If we can heal early, the dysplasia , so they don't have chronic wounds there, and make sure that the wounds, although they'll be there, they won't be chronic, it will for certain reduce, because they know the biology of these tumors. Obviously, we'll know that over time, that there is now very good evidence that the drive is trauma and chronic wound and inflammation in these cancers.
The very last question before I give the concluding remarks is: Can children with severe RDEB, who are not based in the U.K., participate in the upcoming study?
The current plan, and this is due to funding issues more than anything else, is that the trial will run solely in the U.K. But we'll be registered with the FDA as well, so the data from the U.K. trial will be usable in the submission for the BLA. No, at the moment, we have no plans to open clinical trial sites in the U.S.
Great. Thank you, Mark. I do want to note, you know, we put these children and parents first. We're doing all we can to accelerate this product, to get it to market. We really believe in what we're doing here, and we put the patient, their families first. As we conclude today's session, the data from the Mission EB trial reinforce our belief that early intervention with CORDStrom can fundamentally change the disease trajectory for these children living with RDEB. We've seen encouraging results, including a 26% reduction in itch at six months, and significant beneficial effects in patients under the age of 10. We're now moving aggressively toward making CORDStrom the first systemic disease-modifying treatment available for the RDEB community. Our regulatory roadmap is clear.
We've already submitted our pre-submission package to the U.K. MHRA. We intend to file a full marketing authorization application by mid-summer of this year. Following this, we're targeting regulatory submissions in Europe, at the EMA and the U.S. FDA in the fourth quarter of this year.

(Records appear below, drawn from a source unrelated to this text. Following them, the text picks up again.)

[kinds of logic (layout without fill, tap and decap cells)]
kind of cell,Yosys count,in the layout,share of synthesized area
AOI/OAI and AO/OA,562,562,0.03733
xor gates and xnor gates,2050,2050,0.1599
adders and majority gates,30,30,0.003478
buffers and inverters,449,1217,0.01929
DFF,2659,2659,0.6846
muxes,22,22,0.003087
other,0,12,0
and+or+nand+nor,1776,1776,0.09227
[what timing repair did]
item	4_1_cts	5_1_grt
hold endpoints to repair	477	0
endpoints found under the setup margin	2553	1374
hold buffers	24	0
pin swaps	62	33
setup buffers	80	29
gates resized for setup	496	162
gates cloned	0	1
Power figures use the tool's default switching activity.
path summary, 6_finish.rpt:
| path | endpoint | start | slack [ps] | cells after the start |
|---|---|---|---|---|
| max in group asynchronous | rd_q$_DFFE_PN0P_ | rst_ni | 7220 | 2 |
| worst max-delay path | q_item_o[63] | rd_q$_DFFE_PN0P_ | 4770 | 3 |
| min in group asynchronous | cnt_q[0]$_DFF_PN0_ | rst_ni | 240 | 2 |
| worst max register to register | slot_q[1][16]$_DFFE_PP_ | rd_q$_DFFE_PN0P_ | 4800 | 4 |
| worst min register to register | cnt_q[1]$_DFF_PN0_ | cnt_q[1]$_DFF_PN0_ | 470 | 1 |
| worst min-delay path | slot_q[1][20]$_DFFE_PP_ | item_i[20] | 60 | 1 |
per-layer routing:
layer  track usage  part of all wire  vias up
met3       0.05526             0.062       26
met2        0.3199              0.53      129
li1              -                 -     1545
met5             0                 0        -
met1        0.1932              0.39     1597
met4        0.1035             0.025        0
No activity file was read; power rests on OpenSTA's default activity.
==> config.mk <==
export PLATFORM = sky130hd
export DESIGN_NAME = deadlock_detector_unit
export DESIGN_NICKNAME = d
export VERILOG_FILES = /design/src/design/dd_pkg.sv /design/src/design/dd_ram.sv /design/src/design/dd_ctrl.sv /design/src/design/deadlock_detector_unit.sv
export SDC_FILE = /design/constraint.sdc
export NUM_CORES = 2
export LEC_CHECK = 0
export BUFFER_PORTS_ARGS = -buffer_cell sky130_fd_sc_hd__buf_4
export CAP_MARGIN = 40
export CORE_ASPECT_RATIO = 0.9
export CORE_UTILIZATION = 35
export CTS_BUF_LIST = sky130_fd_sc_hd__clkbuf_4 sky130_fd_sc_hd__clkbuf_8 sky130_fd_sc_hd__clkbuf_16
export CTS_CLUSTER_SIZE = 8
export DETAILED_ROUTE_END_ITERATION = 16
export GPL_ROUTABILITY_DRIVEN = 0
export PLACE_DENSITY = 0.61
export SYNTH_ARGS = -nofsm -noshare
export SYNTH_HDL_FRONTEND = slang
export SYNTH_SLANG_ARGS = --single-unit
==> constraint.sdc <==
create_clock -name clk_i -period 5.1 [get_ports clk_i]
set_input_delay 0.51 -clock clk_i [delete_from_list [all_inputs] [get_ports clk_i]]
set_output_delay 0.51 -clock clk_i [all_outputs]
set_load 0.02 [all_outputs]
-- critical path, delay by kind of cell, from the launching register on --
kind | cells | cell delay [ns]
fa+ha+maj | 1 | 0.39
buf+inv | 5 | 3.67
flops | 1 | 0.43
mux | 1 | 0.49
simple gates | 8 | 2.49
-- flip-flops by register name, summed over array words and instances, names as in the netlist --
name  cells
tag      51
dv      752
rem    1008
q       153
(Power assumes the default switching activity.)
`src/hw/rtl/perspective_point_projector_unit_macros.svh`:
```
// ----------------------------------------------------------------------------
// Perspective point projector assertion macros
// Shared concurrent check forms, clocked on clk and idle during rst.
// ----------------------------------------------------------------------------
`ifndef PERSPECTIVE_POINT_PROJECTOR_UNIT_MACROS_SVH
`define PERSPECTIVE_POINT_PROJECTOR_UNIT_MACROS_SVH

// same-cycle implication
`define PPP_ASSERT_IMP(label, ante, cons) \
  label: assert property (@(posedge clk) disable iff (rst) (ante) |-> (cons)) \
    else $error("ppp check failed");

// next-cycle implication
`define PPP_ASSERT_NXT(label, ante, cons) \
  label: assert property (@(posedge clk) disable iff (rst) (ante) |=> (cons)) \
    else $error("ppp check failed");

`endif

```
`src/hw/rtl/ppp_pkg.sv`:
```
`timescale 1ns / 1ps
// ----------------------------------------------------------------------------
// Perspective point projector package
// Shared widths, codes, register indexes and reset values.
// ----------------------------------------------------------------------------
package ppp_pkg;

  localparam int FRAC_BITS_DEFAULT = 16;

  localparam int CLIP_W = 48;
  localparam int NUM_W  = 63;
  localparam int DEN_W  = 47;
  localparam int QUO_W  = 17;

  typedef logic signed [CLIP_W-1:0] clip_t;

  typedef struct packed {
    logic valid;
    logic visible;
    logic neg;
  } div_tag_t;

  localparam logic OP_LOAD    = 1'b0;
  localparam logic OP_PROJECT = 1'b1;

  typedef enum logic [1:0] {
    REG_VIEWPORT_WIDTH  = 2'd0,
    REG_VIEWPORT_HEIGHT = 2'd1,
    REG_VERTICAL_OFFSET = 2'd2,
    REG_MIN_CLIP_W      = 2'd3
  } cfg_reg_t;

  localparam logic [13:0] RESET_VIEWPORT_WIDTH  = 14'd1920;
  localparam logic [13:0] RESET_VIEWPORT_HEIGHT = 14'd1080;
  localparam logic [7:0]  RESET_VERTICAL_OFFSET = 8'd30;
  localparam logic [16:0] RESET_MIN_CLIP_W      = 17'd655;

endpackage

```
`src/hw/rtl/ppp_map.sv`:
```
`timescale 1ns / 1ps
// ----------------------------------------------------------------------------
// Viewport mapping pipeline
// Visibility test, scaled numerators, sign and magnitude over three stages.
// ----------------------------------------------------------------------------
module ppp_map
  import ppp_pkg::*;
(
  input  logic             clk,
  input  logic             rst,
  input  logic             advance,
  input  logic             in_valid,
  input  clip_t            cx,
  input  clip_t            cy,
  input  clip_t            cw,
  input  logic [12:0]      half_w,
  input  logic [12:0]      half_h,
  input  logic [7:0]       offset,
  input  logic [16:0]      min_w,
  output div_tag_t         tag_x,
  output div_tag_t         tag_y,
  output logic [NUM_W-1:0] mag_x,
  output logic [NUM_W-1:0] mag_y,
  output logic [DEN_W-1:0] den
);

  logic               d_valid;
  logic               d_vis;
  logic signed [63:0] d_nx;
  logic signed [63:0] d_ny_a;
  logic signed [63:0] d_ny_b;
  clip_t              d_cw;

  logic               e_valid;
  logic               e_vis;
  logic signed [63:0] e_nx;
  logic signed [63:0] e_ny;
  clip_t              e_cw;

  logic               f_valid;
  logic               f_vis;
  logic               f_negx;
  logic               f_negy;
  logic [NUM_W-1:0]   f_magx;
  logic [NUM_W-1:0]   f_magy;
  logic [DEN_W-1:0]   f_den;

  logic               vis_next;
  logic signed [48:0] sum_x;
  logic signed [48:0] dif_y;

  assign vis_next = (cw > clip_t'(0)) && (cw >= $signed({31'd0, min_w}));
  assign sum_x    = 49'(cw) + 49'(cx);
  assign dif_y    = 49'(cw) - 49'(cy);

  always_ff @(posedge clk) begin
    if (rst) begin
      d_valid <= 1'b0;
      e_valid <= 1'b0;
      f_valid <= 1'b0;
    end else if (advance) begin
      d_valid <= in_valid;
      e_valid <= d_valid;
      f_valid <= e_valid;
    end
  end

  always_ff @(posedge clk) begin
    if (advance) begin
      d_vis  <= vis_next;
      d_nx   <= 64'($signed({1'b0, half_w})) * 64'(sum_x);
      d_ny_a <= 64'($signed({1'b0, half_h})) * 64'(dif_y);
      d_ny_b <= 64'($signed({1'b0, offset})) * 64'(cw);
      d_cw   <= cw;

      e_vis <= d_vis;
      e_nx  <= d_nx;
      e_ny  <= d_ny_a + d_ny_b;
      e_cw  <= d_cw;

      f_vis  <= e_vis;
      f_negx <= e_nx[63];
      f_negy <= e_ny[63];
      f_magx <= e_nx[63] ? NUM_W'(-e_nx) : e_nx[NUM_W-1:0];
      f_magy <= e_ny[63] ? NUM_W'(-e_ny) : e_ny[NUM_W-1:0];
      f_den  <= e_cw[DEN_W-1:0];
    end
  end

  assign tag_x = '{valid: f_valid, visible: f_vis, neg: f_negx};
  assign tag_y = '{valid: f_valid, visible: f_vis, neg: f_negy};
  assign mag_x = f_magx;
  assign mag_y = f_magy;
  assign den   = f_den;

endmodule

```
`config.mk`:
```
export PLATFORM = sky130hd
export DESIGN_NAME = ppp_map
export DESIGN_NICKNAME = d
export VERILOG_FILES = /design/src/hw/rtl/perspective_point_projector_unit_macros.svh /design/src/hw/rtl/ppp_pkg.sv /design/src/hw/rtl/ppp_map.sv
export SDC_FILE = /design/constraint.sdc
export NUM_CORES = 2
export LEC_CHECK = 0
export ABC_AREA = 1
export ABC_CLOCK_PERIOD_IN_PS = 8300
export BUFFER_PORTS_ARGS = -buffer_cell sky130_fd_sc_hd__buf_2
export CAP_MARGIN = 20
export CELL_PAD_IN_SITES_DETAIL_PLACEMENT = 1
export CELL_PAD_IN_SITES_GLOBAL_PLACEMENT = 1
export CORE_AREA = 3 3 526 528
export CTS_BUF_LIST = sky130_fd_sc_hd__clkbuf_8
export CTS_CLUSTER_DIAMETER = 60
export DETAILED_ROUTE_END_ITERATION = 8
export DIE_AREA = 0 0 529 531
export PLACE_DENSITY = 0.73
export RECOVER_POWER = 100
export SLEW_MARGIN = 15
export SYNTH_ARGS = -nofsm -noshare
export SYNTH_HDL_FRONTEND = slang
export SYNTH_SLANG_ARGS = --single-unit
export TNS_END_PERCENT = 10
```
`constraint.sdc`:
```
create_clock -name clk -period 8.3 [get_ports clk]
set_clock_uncertainty 0.1 [all_clocks]
set_input_delay 1.245 -clock clk [delete_from_list [all_inputs] [get_ports clk]]
set_output_delay 1.245 -clock clk [all_outputs]
set_load 0.02 [all_outputs]
```
; Word level (Yosys, flattened, before mapping)
; Index checks and enable logic that the tools add are counted.
[totals]
output_inout_bits = 179
word_cells = 31
inputBits = 199
regBits = 595
[classes]
magnitude_cmp = 2
addsub = 5
n_mux = 2
multipliers = 3
reduce_logical = 1
[op_table]
columns = cell, count
row1 = multiplier 14 x 49 -> 63 bit, 2
row2 = 2-to-1 mux 63 bit, 2
row3 = negation 63 bit, 2
row4 = adder 64 bit, 1
row5 = multiplier 9 x 48 -> 57 bit, 1
row6 = adder 48 x 48 -> 49 bit, 1
row7 = subtractor 48 x 48 -> 49 bit, 1
row8 = greater-or-equal comparator 48 x 18 -> 1 bit, 1
row9 = > comparator 48 x 1 -> 1 bit (second input constant), 1
row10 = logical AND 1 bit, 1

; Depth between registers and ports, before layout
[logic_depth]
word_depth = 2
ltp_mapped = 42
ltp_nobuf = 40

; Least setup slack after synthesis
; Ideal clock, no wire load.
[synth_path]
kind = input-to-reg
start = input cw[0]
end = register d_ny_a[62], data pin
arrival_time_ns = 8.133
path_buffers = 1
path_stages = 37
path_slack_ns = -0.186
required_time_ns = 7.947
setup_time_ns = 0.253
cell_sequence = clkbuf_1 > inv_1 > ha_1 > fa_1 > inv_1 > nand2_1 > nand2_1 > nand3_1 > nand2_1 > nand2_1 > nand2_2 > nand2_1 > nand3_1 > nand2_1 > nand2_2 > inv_2 > nor2_1 > inv_1 > fa_1 > fa_1 > inv_1 > fa_1 > inv_1 > fa_1 > inv_1 > fa_1 > inv_1 > fa_1 > inv_1 > ha_1 > inv_1 > nor3_1 > nand2_1 > nor4_1 > a21oi_1 > nand3_1 > nand2_1
[synth_between]
elab_chain_cells = 2
[synth_rtl]
columns = item, line_no
row1 = from (decl), ppp_map.sv:15  ; input clip_t cw,
row2 = subtractor 48 x 48 -> 49 bit, ppp_map.sv:54  ; assign dif_y = 49'(cw) - 49'(cy);
row3 = multiplier 14 x 49 -> 63 bit, ppp_map.sv:72  ; d_ny_a <= 64'($signed({1'b0, half_h})) * 64'(dif_y);
row4 = to (signal assigned), ppp_map.sv:72
row5 = to (decl), ppp_map.sv:30  ; logic signed [63:0] d_ny_a;
; No other way between the ends.
; A chain may end at the register's enable or synchronous reset.

; Worst setup path after layout
[layout_path]
start = input cw[0]
end = register d_nx[38], data pin
[layout_between]
elab_chain_cells = 2
[layout_rtl]
columns = item, line_no
row1 = adder 48 x 48 -> 49 bit, ppp_map.sv:53  ; assign sum_x = 49'(cw) + 49'(cx);
row2 = multiplier 14 x 49 -> 63 bit, ppp_map.sv:71  ; d_nx <= 64'($signed({1'b0, half_w})) * 64'(sum_x);
row3 = to (signal assigned), ppp_map.sv:71
row4 = to (decl), ppp_map.sv:29  ; logic signed [63:0] d_nx;
; No other way between the ends.

==> impl_results.md <==
- Reg2Reg Depth: 5
- DRC errors left: 0
- Area used by multi-input combinational logic: 64500 um^2
- Yosys reg bits: 585
- Synthesis-to-finish area growth: 22.5%
- Final nets: 15537
- DR pass1 iterations: 5
- Max Slew Vio Count: 649
- Number of flops mapped to enable cells by yosys: 582
- Max Fclk: 122 MHz
- Synthesized area: 92400 um^2
- Initial DRC count: 7699
- Critical Path RT: 8.93 ns
- Core Rows: 192
- Gpl congestion: 1.02
- Initial Utilization: 33.9%
- Min-delay worst type: register to register
- Vias post-DR: 86297
- Cells after synthesis: 11539
- Total track usage: 27.4%
- First-pass GRT wire length: 579 mm
- Max clock buf depth: 3
- Share of cells above drive strength 1: 16.5%
- Util after Layout: 41.5%
- FILL cells: 33567
- Initial antenna violation count: 38
- Seq/Total Area, Yosys: 19.0%
- Slowest library cell on the worst path: fa_1
- Status: complete, but fails checks
- CP dominant cell by count: inv_1
- Max-cap violations: 8
- CP max FO: 4
- Vias in the first global route: 91612
- Reg area: 17500 um^2
- Clk pin slew, worst setup/hold paths: 0.06 ns
- Relative slew margins: -195%
- Crit path largest cell delay: 0.54 ns
- Primary FF master, synth: edfxtp_1
- Final Hold Viols: 0
- Critical Path Sink Type: register
- Pin slew with the least headroom to its limit: 4.42 ns
- Final antenna-violating net count: 0
- CTS tree: yes
- Clock Sinks: 585
- # placed instances: 16809
- Yosys Warn Count: 0
- Top cell type's share of synthesized area: 30.9%
- Post-synth top area cell: fa_1
- Non-filler cells, final: 17037
- Routed WL per cell: 23.0 um
- DR vias/cell: 5.07
- Root Driver: clkbuf_8
- CTS hold repair buffers: 0
- Period utilization: 98.9%
- Final number of setup-violating endpoints: 0
- Total routed wirelength: 391 mm
- Distinct cells, synth: 58
- Number of top-level pins: 378
- Worst r2r src: e_ny[63]
- Largest net degree at the start of global routing: 151
- Port Buffer Count: 377
- Share of flip-flops with an asynchronous set or reset: 0%
- RSZ-0062 raised after global routing: true
- Failing checks: max-capacitance violations, max-slew violations
- Post-DP HPWL: 340 mm
- Most frequent cell after synthesis: inv_1
- Reg2reg end: mag_y[32]
- Worst EP arrival: 8.85 ns
- Mapped Avg Cell Area: 8.01 um^2
- DIE HEIGHT: 531 um
- Post-layout minimum cycle time: 8.21 ns
- Setup crit start: cw[0]
- Die width: 529 um
- Num CTS Buffers: 111
- Area contributors post-synth: fa_1 31%, edfxtp_1 19%, inv_1 11%
- Clock latency on the worst-skew pair: 0.92 ns
- Synth Net Count: 13737
- Worst slack, placed: -1.36 ns
- CP endpoint: d_nx[38]
- Setup ws final: 0.0881 ns
- Reg2reg setup slack: 3.79 ns
- GR Overflow Total: 0
- H-tree levels: 3
- Post-route setup TNS: 0 ns
- Core area: 273000 um^2
- Die Area: 281000 um^2
- Kind of critical path: input port to register
- Most frequent cells after synthesis: 2691 x inv_1, 2132 x nand2_1, 1427 x fa_1
- CP Launch Type: input port
==> state kept, by name, summed over array words and instances (netlist names), 57 cells and up <==
register	count
d_nx	63
e_nx	63
mag_y	63
d_ny_a	63
mag_x	63
d_ny_b	57
e_ny	64
==> placed cells by master (no fill, tap or decap), types with 9 or more instances in the layout <==
cell type / count
nor4_1: 44
o21ai_2: 9
or2_2: 27
xor2_2: 15
or2_1: 33
nand2_2: 41
o211ai_1: 15
nand3_2: 15
fa_1: 1423
clkbuf_8: 111
xor2_1: 270
nor2_2: 61
buf_2: 191
o21a_1: 16
nor3_1: 75
a21oi_2: 31
o21ai_1: 47
buf_12: 65
a31oi_1: 48
ha_1: 543
clkinvlp_4: 11
o21bai_1: 52
ha_4: 15
a21o_1: 34
clkinv_1: 30
nor2_1: 1331
edfxtp_1: 582
clkbuf_1: 238
o21ai_0: 291
nand2_1: 2097
ha_2: 14
clkinv_4: 13
diode_2: 14
inv_1: 2710
buf_4: 1448
a21oi_1: 446
xnor2_1: 65
inv_2: 49
nand4_1: 116
nand3_1: 649
==> how the worst min path moves through the flow <==
stage	start	endpoint	slack, ns	depth (start not counted)
2_1_floorplan	e_cw[0]	den[0]	0.30	0
3_3_place_gp	d_cw[31]	e_cw[31]	0.30	0
3_5_place_dp	d_cw[34]	e_cw[34]	0.31	0
4_1_cts	e_cw[3]	den[3]	0.28	0
5_1_grt	e_cw[3]	den[3]	0.30	0
6_report	e_cw[3]	den[3]	0.29	0
==> cells by family (layout without fill, tap and decap cells) <==
| kind of cell | count (synthesis) | in the layout | share of synthesized area, % |
|---|---|---|---|
| AND/OR/NAND/NOR | 4556 | 4556 | 20.4 |
| adder cells (fa/ha/maj) | 1999 | 1999 | 38.7 |
| other | 0 | 14 | 0 |
| AO/OA/AOI/OAI | 1036 | 1036 | 6.17 |
| buffers and inverters | 3005 | 4900 | 12.3 |
| XOR/XNOR | 358 | 358 | 3.53 |
| flip-flops | 585 | 585 | 19.0 |
==> routing by layer <==
metal	share of wire (%)	track usage (%)	wire (um)
met5	0.029	0	113
met4	5.2	12.0	20300
met1	44	38.7	173000
met2	43	41.8	169000
met3	7.5	4.07	29300
==> layout make-up <==
| type | count | share of cell area (%) |
|---|---|---|
| Timing Repair Buffer | 1955 | 12.5 |
| Inverter | 2737 | 9.09 |
| Multi-Input combinational cell | 7949 | 57.0 |
| Antenna cell | 14 | 0.0309 |
| Sequential cell | 585 | 15.5 |
| Clock inverter | 97 | 0.602 |
| Clock buffer | 111 | 1.35 |
| Tap cell | 3589 | 3.97 |
==> critical path, delay by kind of cell <==
family | cells | cell delay, ns
buffers and inverters | 13 | 1.44
xor gates and xnor gates | 1 | 0.21
and+or+nand+nor | 13 | 1.47
adders and majority gates | 9 | 3.91
AOI/OAI and AO/OA | 4 | 0.55
==> metrics by stage <==
| stage | hold WS [ns] | cell area [um^2] |
|---|---|---|
| 6_report | 0.287 | 113000 |
| 5_1_grt | 0.296 | 113000 |
| 4_1_cts | 0.284 | 113000 |
| 3_5_place_dp | 0.305 | 110000 |
| 3_3_place_gp | 0.301 | 110000 |
| 2_1_floorplan | 0.300 | 92400 |
==> repair_timing <==
action / in CTS / in global routing
pin swaps: 0 / 43
buffers inserted: 0 / 6
endpoints found under the setup margin: 43 / 88
resized for setup: 27 / 267
Power is left out: the tool's default activity adds up to more than one toggle a clock period on the data nets, which glitch-free logic cannot reach.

As Mark highlighted earlier, the truly exciting aspects of our platform is the tunability nature of CORDStrom. This flexibility allows us to optimize the therapy's anti-inflammatory and regenerative medicine properties, specifically for unique challenges of this disease. We hope to leverage this capability to develop more advanced versions of CORDStrom RDEB, which we believe will allow us to expand the use across broader EB spectrums in the future.
By targeting this window of opportunity in early childhood, before the onset of life-threatening complications like squamous cell carcinoma, we aim to provide these families with more than just wound care. We aim to provide a better quality of life. I want to thank Dr. Lowdell for his groundbreaking invention, and Dr. Martinez, the entire clinical team, for their dedication to these patients. We remain relentlessly committed to delivering transformative solutions for these patients suffering from these devastating effects of RDEB. Our mission is to move beyond temporary relief and provide a systemic, disease-modifying therapy that fundamentally improves the lives of these children and their families. Thank you for your continued support of INmune Bio.